**DATA RECORDS**
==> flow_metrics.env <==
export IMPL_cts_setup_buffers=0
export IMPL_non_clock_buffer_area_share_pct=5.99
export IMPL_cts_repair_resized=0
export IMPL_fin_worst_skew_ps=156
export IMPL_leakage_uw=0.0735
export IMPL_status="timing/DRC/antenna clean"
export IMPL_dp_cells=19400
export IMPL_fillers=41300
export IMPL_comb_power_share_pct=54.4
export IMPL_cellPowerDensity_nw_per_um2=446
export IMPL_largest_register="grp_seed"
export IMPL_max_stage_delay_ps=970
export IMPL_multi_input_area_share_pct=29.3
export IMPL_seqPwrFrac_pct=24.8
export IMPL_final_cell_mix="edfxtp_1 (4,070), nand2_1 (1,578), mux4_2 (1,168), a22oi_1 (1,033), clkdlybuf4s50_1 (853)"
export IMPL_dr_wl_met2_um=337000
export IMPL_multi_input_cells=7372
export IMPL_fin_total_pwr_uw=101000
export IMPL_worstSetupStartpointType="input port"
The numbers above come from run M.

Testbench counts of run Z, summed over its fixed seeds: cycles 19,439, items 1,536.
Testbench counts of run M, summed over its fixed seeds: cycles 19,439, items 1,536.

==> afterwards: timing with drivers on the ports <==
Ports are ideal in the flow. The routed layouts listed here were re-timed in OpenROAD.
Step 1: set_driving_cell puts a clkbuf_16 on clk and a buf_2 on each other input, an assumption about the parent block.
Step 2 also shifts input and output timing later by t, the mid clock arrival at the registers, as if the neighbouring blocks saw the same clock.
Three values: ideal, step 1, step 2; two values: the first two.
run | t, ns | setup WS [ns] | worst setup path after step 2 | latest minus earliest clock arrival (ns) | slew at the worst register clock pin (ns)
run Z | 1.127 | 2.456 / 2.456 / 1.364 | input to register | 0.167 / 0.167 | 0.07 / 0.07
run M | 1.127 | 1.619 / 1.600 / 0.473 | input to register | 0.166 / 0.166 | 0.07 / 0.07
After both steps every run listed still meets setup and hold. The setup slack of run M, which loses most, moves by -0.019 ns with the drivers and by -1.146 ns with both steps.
What follows belongs to an exercise in optimizing a design on an open flow for small area, a short achievable clock period and few clock cycles per item; a production flow would make more cautious choices.
The RTL was checked by simulation tests, not by an equivalence proof against the original design.

File: flow/config.mk
export PLATFORM = sky130hd
export DESIGN_NAME = cmp_coder
export DESIGN_NICKNAME = cmp_coder
export VERILOG_FILES = /design/flow/design.v
export SDC_FILE = /design/flow/constraint.sdc
export NUM_CORES = 4
export LEC_CHECK = 0
export CAP_MARGIN = 20
export CORE_MARGIN = 2
export CORE_UTILIZATION = 60
export PLACE_DENSITY = 0.75
export SLEW_MARGIN = 20
export SYNTH_HIERARCHICAL = 1
File: flow/constraint.sdc
create_clock -name core_clock -period 15.0 [get_ports {clk}]
set_input_delay 3.0000 -clock core_clock [delete_from_list [all_inputs] [get_ports {clk}]]
set_output_delay 3.0000 -clock core_clock [all_outputs]
set_load 0.01 [all_outputs]
This design comes from an exercise in tuning for small area, a short achievable clock period and few clock cycles per item on the open sky130 flow, not from production work. Only the layout flow was run in this run; the RTL was not checked for function there.

<file path="design/flow/config.mk">
export PLATFORM = sky130hd
export DESIGN_NAME = nsu_top
export DESIGN_NICKNAME = nsu_top
export VERILOG_FILES = /design/flow/design.v
export SDC_FILE = /design/flow/constraint.sdc
export NUM_CORES = 4
export LEC_CHECK = 0
export CAP_MARGIN = 20
export CORE_MARGIN = 2
export CORE_UTILIZATION = 40
export SLEW_MARGIN = 20
</file>
<file path="design/flow/run.sh">
#!/bin/bash
# synth_recipe.tcl (not shown) runs the flow's synth.tcl, then flattens the netlist and writes it again
# the make line also repeats each setting of config.mk as NAME=value (left out here)
make -C /OpenROAD-flow-scripts/flow DESIGN_CONFIG=/design/flow/config.mk WORK_HOME=/design/flow/orfs CLKGATE_MAP_FILE= SYNTH_SCRIPT=/design/flow/synth_recipe.tcl finish
</file>
<file path="design/flow/design.v">
module nsu_edge (
    input  wire signed [13:0] a,
    input  wire signed [13:0] b,
    input  wire        [5:0]  blend_l,
    input  wire        [5:0]  blend_h,
    output reg         [8:0]  ew,        
    output reg                pre_ok,    
    output wire               nz         
);
    wire        in_range = (a >= 0) && (b >= 0);
    wire        lo_ramp  = a < $signed({8'd0, blend_l});
    wire        hi_ramp  = b < $signed({8'd0, blend_h});
    wire [14:0] num_lo = {a[6:0], 1'b1} * 15'd256;
    wire [14:0] num_hi = {b[6:0], 1'b1} * 15'd256;
    wire [6:0]  den_lo = {blend_l, 1'b0};
    wire [6:0]  den_hi = {blend_h, 1'b0};
    wire [14:0] q_lo   = num_lo / den_lo;
    wire [14:0] q_hi   = num_hi / den_hi;
    wire [8:0]  w_lo   = lo_ramp ? q_lo[8:0] : 9'd256;
    wire [8:0]  w_hi   = hi_ramp ? q_hi[8:0] : 9'd256;
    assign nz = in_range;
    always @(*) begin
        if (!in_range) begin
            ew     = 9'd0;
            pre_ok = 1'b0;
        end else begin
            ew     = (w_hi < w_lo) ? w_hi : w_lo;
            pre_ok = (!lo_ramp || w_lo > 9'd128) && (!hi_ramp || w_hi >= 9'd128);
        end
    end
endmodule
module nsu_dens (
    input  wire [11:0] tone,    
    input  wire [8:0]  ew,      
    input  wire [8:0]  rw,      
    output wire [11:0] dens
);
    wire [20:0] p_ew = tone * ew + 21'd128;
    wire [11:0] d_ew = p_ew[19:8];
    wire [20:0] p_rw = d_ew * rw + 21'd128;
    assign dens = p_rw[19:8];
endmodule
module nsu_share (
    input  wire        dead,       
    input  wire        same,       
    input  wire        elig_q,     
    input  wire        elig_o,     
    input  wire [7:0]  w_facing,   
    input  wire [7:0]  w_other,    
    input  wire [11:0] dens,       
    output wire [13:0] share
);
    reg  [8:0]  w;
    always @(*) begin
        w = 9'd0;
        if (elig_q) begin
            w = {1'b0, w_facing};
            if (!elig_o)
                w = w + {1'b0, w_other};
        end
    end
    wire [20:0] d   = (dead && same) ? {9'd0, dens} : 21'd0;
    wire [20:0] p   = d * w + 21'd64;
    assign share = p[20:7];
endmodule
module nsu_top (
    input  wire        clk,
    input  wire        rst,             
    input  wire        in_valid,
    output wire        in_ready,
    input  wire [1:0]  in_pair_mode,    
    input  wire [2:0]  in_rows_m1,      
    input  wire [11:0] in_npr_m1,       
    input  wire [2:0]  in_row,          
    input  wire [11:0] in_col,          
    input  wire [23:0] in_edge,         
    input  wire [23:0] in_noz,          
    input  wire [3:0]  in_st_l,         
    input  wire [3:0]  in_st_r,         
    input  wire [3:0]  in_st_ll,        
    input  wire [3:0]  in_st_rr,        
    input  wire [3:0]  in_st_tq,        
    input  wire [3:0]  in_st_tl,        
    input  wire [3:0]  in_st_tr,        
    input  wire [2:0]  in_own_q,
    input  wire [2:0]  in_own_l,
    input  wire [2:0]  in_own_r,
    input  wire [2:0]  in_own_ll,
    input  wire [2:0]  in_own_rr,
    input  wire [3:0]  in_ln_par,       
    input  wire [3:0]  in_live,         
    input  wire [11:0] in_tone_q,
    input  wire [11:0] in_tone_l,
    input  wire [11:0] in_tone_r,
    input  wire [15:0] in_take_w,       
    input  wire [83:0] in_thr,          
    input  wire [1:0]  in_rung,
    input  wire [23:0] in_rung_map,     
    input  wire [2:0]  in_pre,          
    output reg         out_valid,
    input  wire        out_ready,
    output reg  [2:0]  out_code
);
    localparam [3:0] ST_OK = 4'd0, ST_WEAK = 4'd1, ST_DEAD = 4'd2, ST_TRT = 4'd4;
    assign in_ready = !out_valid || out_ready;
    wire take = in_valid && in_ready;
    wire ex_l  = in_col != 12'd0;
    wire ex_r  = in_col < in_npr_m1;
    wire ex_ll = in_col > 12'd1;
    wire ex_rr = ({1'b0, in_col} + 13'd2) <= {1'b0, in_npr_m1};
    wire has_tw = (in_pair_mode != 2'd0) && ((in_row ^ 3'd1) <= in_rows_m1);
    wire [3:0] st_q = in_noz[3:0];
    wire acc_q  = st_q == ST_OK;
    wire acc_l  = in_st_l == ST_OK;
    wire acc_r  = in_st_r == ST_OK;
    wire acc_ll = in_st_ll == ST_OK;
    wire acc_rr = in_st_rr == ST_OK;
    wire own_ql  = (in_own_q[2] == in_own_l[2])  && (!in_own_q[2] || in_own_q[1:0] == in_own_l[1:0]);
    wire own_qr  = (in_own_q[2] == in_own_r[2])  && (!in_own_q[2] || in_own_q[1:0] == in_own_r[1:0]);
    wire own_lll = (in_own_l[2] == in_own_ll[2]) && (!in_own_l[2] || in_own_l[1:0] == in_own_ll[1:0]);
    wire own_rrr = (in_own_r[2] == in_own_rr[2]) && (!in_own_r[2] || in_own_r[1:0] == in_own_rr[1:0]);
    wire [5:0] trim_l  = in_edge[23:18];
    wire [5:0] blend_l = in_edge[17:12];
    wire [5:0] trim_h  = in_edge[11:6];
    wire [5:0] blend_h = in_edge[5:0];
    wire signed [13:0] a_q = $signed({2'b00, in_col}) - $signed({8'd0, trim_l});
    wire signed [13:0] b_q = $signed({2'b00, in_npr_m1}) - $signed({2'b00, in_col})
                           - $signed({8'd0, trim_h});
    wire [8:0] ew_q, ew_l, ew_r;
    wire       pre_ok_q, pre_ok_l_unused, pre_ok_r_unused;
    wire       nz_q, nz_l_unused, nz_r_unused;
    nsu_edge u_edge_q (.a(a_q), .b(b_q), .blend_l(blend_l), .blend_h(blend_h),
                       .ew(ew_q), .pre_ok(pre_ok_q), .nz(nz_q));
    nsu_edge u_edge_l (.a(a_q - 14'sd1), .b(b_q + 14'sd1), .blend_l(blend_l), .blend_h(blend_h),
                       .ew(ew_l), .pre_ok(pre_ok_l_unused), .nz(nz_l_unused));
    nsu_edge u_edge_r (.a(a_q + 14'sd1), .b(b_q - 14'sd1), .blend_l(blend_l), .blend_h(blend_h),
                       .ew(ew_r), .pre_ok(pre_ok_r_unused), .nz(nz_r_unused));
    wire nz_ll = (a_q - 14'sd2 >= 0) && (b_q + 14'sd2 >= 0);
    wire nz_rr = (a_q + 14'sd2 >= 0) && (b_q - 14'sd2 >= 0);
    wire gives_q = has_tw && (in_st_tq == ST_DEAD || in_st_tq == ST_TRT) && acc_q;
    wire gives_l = has_tw && (in_st_tl == ST_DEAD || in_st_tl == ST_TRT) && acc_l;
    wire gives_r = has_tw && (in_st_tr == ST_DEAD || in_st_tr == ST_TRT) && acc_r;
    wire par_q = (in_row[0] == in_ln_par[in_own_q[1:0]]);
    wire par_l = (in_row[0] == in_ln_par[in_own_l[1:0]]);
    wire par_r = (in_row[0] == in_ln_par[in_own_r[1:0]]);
    reg [8:0] rw_q, rw_l, rw_r;
    always @(*) begin
        if (!has_tw || gives_q)         rw_q = 9'd256;
        else if (in_pair_mode == 2'd1)  rw_q = in_row[0] ? 9'd0 : 9'd256;
        else if (in_pair_mode == 2'd2)  rw_q = 9'd128;
        else                            rw_q = par_q ? 9'd256 : 9'd0;
        if (!has_tw || gives_l)         rw_l = 9'd256;
        else if (in_pair_mode == 2'd1)  rw_l = in_row[0] ? 9'd0 : 9'd256;
        else if (in_pair_mode == 2'd2)  rw_l = 9'd128;
        else                            rw_l = par_l ? 9'd256 : 9'd0;
        if (!has_tw || gives_r)         rw_r = 9'd256;
        else if (in_pair_mode == 2'd1)  rw_r = in_row[0] ? 9'd0 : 9'd256;
        else if (in_pair_mode == 2'd2)  rw_r = 9'd128;
        else                            rw_r = par_r ? 9'd256 : 9'd0;
    end
    wire dead_l = ex_l && in_st_l == ST_DEAD && (!has_tw || in_st_tl != ST_OK);
    wire dead_r = ex_r && in_st_r == ST_DEAD && (!has_tw || in_st_tr != ST_OK);
    wire elig_q_l  = acc_q  && nz_q  && own_ql;               
    wire elig_q_r  = acc_q  && nz_q  && own_qr;               
    wire elig_ll_l = ex_ll  && acc_ll && nz_ll && own_lll;    
    wire elig_rr_r = ex_rr  && acc_rr && nz_rr && own_rrr;    
    wire [11:0] dens_q, dens_l, dens_r;
    nsu_dens u_dens_q (.tone(in_tone_q), .ew(ew_q), .rw(rw_q), .dens(dens_q));
    nsu_dens u_dens_l (.tone(in_tone_l), .ew(ew_l), .rw(rw_l), .dens(dens_l));
    nsu_dens u_dens_r (.tone(in_tone_r), .ew(ew_r), .rw(rw_r), .dens(dens_r));
    wire [7:0] left_w  = in_take_w[15:8];
    wire [7:0] right_w = in_take_w[7:0];
    wire [13:0] share_l, share_r;
    nsu_share u_share_l (.dead(dead_l), .same(own_ql), .elig_q(elig_q_l), .elig_o(elig_ll_l),
                         .w_facing(right_w), .w_other(left_w), .dens(dens_l), .share(share_l));
    nsu_share u_share_r (.dead(dead_r), .same(own_qr), .elig_q(elig_q_r), .elig_o(elig_rr_r),
                         .w_facing(left_w), .w_other(right_w), .dens(dens_r), .share(share_r));
    wire [15:0] d_sum = {4'd0, dens_q} + {2'd0, share_l} + {2'd0, share_r};
    wire [11:0] d_cap = (d_sum > 16'd4095) ? 12'd4095 : d_sum[11:0];
    wire [11:0] gain   = in_noz[23:12];
    wire signed [7:0] offset = in_noz[11:4];
    wire [24:0] p_gain = d_cap * gain + 25'd1024;
    wire signed [15:0] d_corr = $signed({2'b00, p_gain[24:11]}) + ($signed(offset) * 16'sd4);
    reg  [11:0] d_fin;
    always @(*) begin
        if (d_cap == 12'd0)           d_fin = 12'd0;
        else if (d_corr < 0)          d_fin = 12'd0;
        else if (d_corr > 16'sd4095)  d_fin = 12'd4095;
        else                          d_fin = d_corr[11:0];
    end
    integer i;
    reg [2:0] lvl;
    always @(*) begin
        lvl = 3'd0;
        for (i = 0; i < 7; i = i + 1)
            if (d_fin > in_thr[12*i +: 12])
                lvl = lvl + 3'd1;
    end
    reg [2:0] cmax;
    always @(*) begin
        case (in_rung)
            2'd0:    cmax = 3'd7;
            2'd1:    cmax = 3'd3;
            default: cmax = 3'd1;
        endcase
    end
    wire [2:0] map_code = (lvl == 3'd0) ? 3'd0 : in_rung_map[3*lvl +: 3];
    wire [2:0] scr_code = (map_code > cmax) ? cmax : map_code;
    wire pre_twin = !has_tw || gives_q || (in_pair_mode == 2'd1 && !in_row[0])
                  || (in_pair_mode[1] && par_q);
    wire [2:0] pre_raw  = (pre_ok_q && pre_twin) ? in_pre : 3'd0;
    wire [2:0] pre_code = (pre_raw > cmax) ? cmax : pre_raw;
    wire fires  = (st_q == ST_OK) || (st_q == ST_WEAK);
    wire live_q = in_own_q[2] && in_live[in_own_q[1:0]];
    wire [2:0] code = (!fires || !live_q) ? 3'd0
                    : ((scr_code > pre_code) ? scr_code : pre_code);
    always @(posedge clk) begin
        if (rst) begin
            out_valid <= 1'b0;
            out_code  <= 3'd0;
        end else begin
            if (take) begin
                out_valid <= 1'b1;
                out_code  <= code;
            end else if (out_ready) begin
                out_valid <= 1'b0;
            end
        end
    end
endmodule
</file>
This is an optimization exercise on Yosys and OpenROAD, whose aim is small area, a short achievable clock period and few clock cycles per item, not a production implementation. Function was checked by simulation only, so behaviour that the tests miss may differ from the original.

## flow/design.v (module list and top-level ports; edited modules follow where they fit)
// module casub_flit_enc: 1885 lines
module casub_flit_enc (
    input  wire        clk,
    input  wire        rst,         
    input  wire        in_valid,
    output wire        in_ready,
    input  wire [63:0] in_data,
    output wire        out_valid,
    input  wire        out_ready,
    output wire [63:0] out_data,
    output wire        out_last
);
  // ...
==> flow/flow/run.sh <==
#!/bin/bash
set -euo pipefail
bash standard.sh SETUP_SLACK_MARGIN=6 finish > flow_standard.log 2>&1
==> flow/standard.sh <==
#!/bin/bash
# synth_recipe.tcl (not shown) runs the flow's synth.tcl, then flattens the netlist and writes it again
# the make line also repeats each setting of config.mk as NAME=value (left out here)
make -C /OpenROAD-flow-scripts/flow DESIGN_CONFIG=/design/flow/config.mk WORK_HOME=/design/flow/orfs CLKGATE_MAP_FILE= SYNTH_SCRIPT=/design/flow/synth_recipe.tcl "${@:-finish}"
==> flow/config.mk <==
export PLATFORM = sky130hd
export DESIGN_NAME = casub_flit_enc
export DESIGN_NICKNAME = casub_flit_enc
export VERILOG_FILES = /design/flow/design.v
export SDC_FILE = /design/flow/constraint.sdc
export NUM_CORES = 4
export LEC_CHECK = 0
export CAP_MARGIN = 20
export CORE_MARGIN = 2
export CORE_UTILIZATION = 40
export PLACE_DENSITY = 0.6
export SLEW_MARGIN = 20
==> flow/constraint.sdc <==
create_clock -name core_clock -period 10.0 [get_ports {clk}]
set_input_delay 2.0000 -clock core_clock [delete_from_list [all_inputs] [get_ports {clk}]]
set_output_delay 2.0000 -clock core_clock [all_outputs]
set_load 0.01 [all_outputs]
==> metrics.cfg, run 1 <==
[synthesis]
yosysUniqueCellTypes=46
synth_xor_area_share_pct=58.80

[cells_and_area]
final_common_cell=xnor2_1
clkbuf_count=58
dominant-cell-class=multi-input combinational cells
clk_share_pct=4.180
signal_buffers=219

[critical_path]
critical_path.cell_chain=clkdlybuf4s50_1
cp_num_buf_inv=1
reg2reg_to=out_q[63]$_DFFE_PN_
worstRegToRegCells=8

[floorplan]
die_w_um=281.5

[drt]
met1_length_um=48970
routed_wl_um=119900
antenna_left=0

[clock_network]
cts-root-buf=clkbuf_16
clkSlewWorstSetupHoldPaths_ps=60
htreeDepth=2

[outcome]
status=no timing/DRC/antenna violations

[min_path]
min_to=sk_q[12]$_DFF_P_

[global_route]
grt_pass1_wl_um=168500

[timing]
setup_viol_count_final=0

Testbench counts, summed over its fixed seeds: cycles 12,296, flits 384.
==> run 2, diff against run 1 <==
==> flow/flow/run.sh (replaced) <==
#!/bin/bash
set -euo pipefail
bash standard.sh SETUP_SLACK_MARGIN=6.8 finish > flow_standard.log 2>&1
==> run 2 against run 1 <==
  * First-iteration DRC count increased by 16%
  * Global-route usage increased by 1.4 points
  * Synthesized cell count unchanged
  * Flip-flop and latch count unchanged
  * Clock-buffer cell count decreased by 2
  * Cell count increased by 7.3%
  * Still clean on timing, DRC and antenna
  * Wire length increased by 5.8%
  * Highest routed layer unchanged
  * Critical path type is now register to register
  * Sequential share of layout area decreased by 3.0 points
  * Via count increased by 7.9%
  * Setup slack improved by 570 ps
What follows belongs to an exercise in optimizing a design on an open flow for small area and a short achievable clock period; a production flow would make more cautious choices. Function was checked by simulation only, so behaviour that the tests miss may differ from the original. Power is estimated from default activity; no workload was simulated.

## xenon
// dram_addr_map
module dram_addr_map (
    input  wire        clk,
    input  wire        rst,             
    input  wire [1:0]  cfg_bays,        
    input  wire [1:0]  cfg_first_quad,  
    input  wire [15:0] cfg_chan_mask,   
    input  wire [9:0]  cfg_cap_gib,     
    input  wire [2:0]  cfg_log2_nr,     
    input  wire        in_valid,
    input  wire [42:0] in_pa,
    output reg         out_valid,
    output reg  [3:0]  out_bay,
    output reg  [15:0] out_set,
    output reg  [20:0] out_tag,
    output reg         out_edge,
    output reg  [1:0]  out_slot,
    output reg  [3:0]  out_chan,
    output reg  [32:0] out_line,
    output reg         out_sub,
    output reg  [10:0] out_col,
    output reg  [2:0]  out_bg,
    output reg  [1:0]  out_bank,
    output reg  [3:0]  out_rank,
    output reg  [19:0] out_row
);
Size in the first run: ~2200 cells after synthesis, about 260 flip-flops, about 200 I/O pins, about 16000 um2 of cells after synthesis.
clock: 22.0 ns
lec_check: 0
abc_area: 1
cap_margin: 20
core_margin: 2
core_utilization: 60
cts_cluster_diameter: 100
cts_cluster_size: 27
slew_margin: 20
standard.sh (not shown) runs the stock make flow with config.mk's settings and CLKGATE_MAP_FILE= SYNTH_SCRIPT=/design/flow/synth_recipe.tcl, a recipe that flattens the netlist after the stock synthesis.
==> flow/flow/run.sh <==
#!/bin/bash
# Standard layout, with plain buf_2 cells as the port buffers (the default
# choice is a slow delay buffer), and timing repair aimed at a 16.5 ns setup
# margin on the design's clock (the SDC is unchanged).
set -euo pipefail
export BUFFER_PORTS_ARGS="-buffer_cell sky130_fd_sc_hd__buf_2"
export SETUP_SLACK_MARGIN=16.5
bash standard.sh > standard.log 2>&1
## Diff of input files: zinc against xenon
- changing CORE_UTILIZATION from 60 to 40
==> flow/flow/run.sh <==
#!/bin/bash
# Standard layout, with plain buf_1 cells as the port buffers (the default
# choice is a slow delay buffer), and timing repair aimed at a 16.5 ns setup
# margin on the design's clock (the SDC is unchanged).
set -euo pipefail
export BUFFER_PORTS_ARGS="-buffer_cell sky130_fd_sc_hd__buf_1"
export SETUP_SLACK_MARGIN=16.5
bash standard.sh > standard.log 2>&1
Notes after the runs:
- Changes observed in zinc relative to xenon: arrival time at the worst endpoint went down 0.03 ns, first-pass GRT wire length went up 2000 um, CTS buffer count went up 1, number of instances in the synthesized netlist held.
- zinc went all the way through the flow, and no timing, DRC or antenna check failed.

**TASK GOAL**
Please say how many lines in the records above contain the word "period", and give only that number.

**WRITTEN ANSWER**
6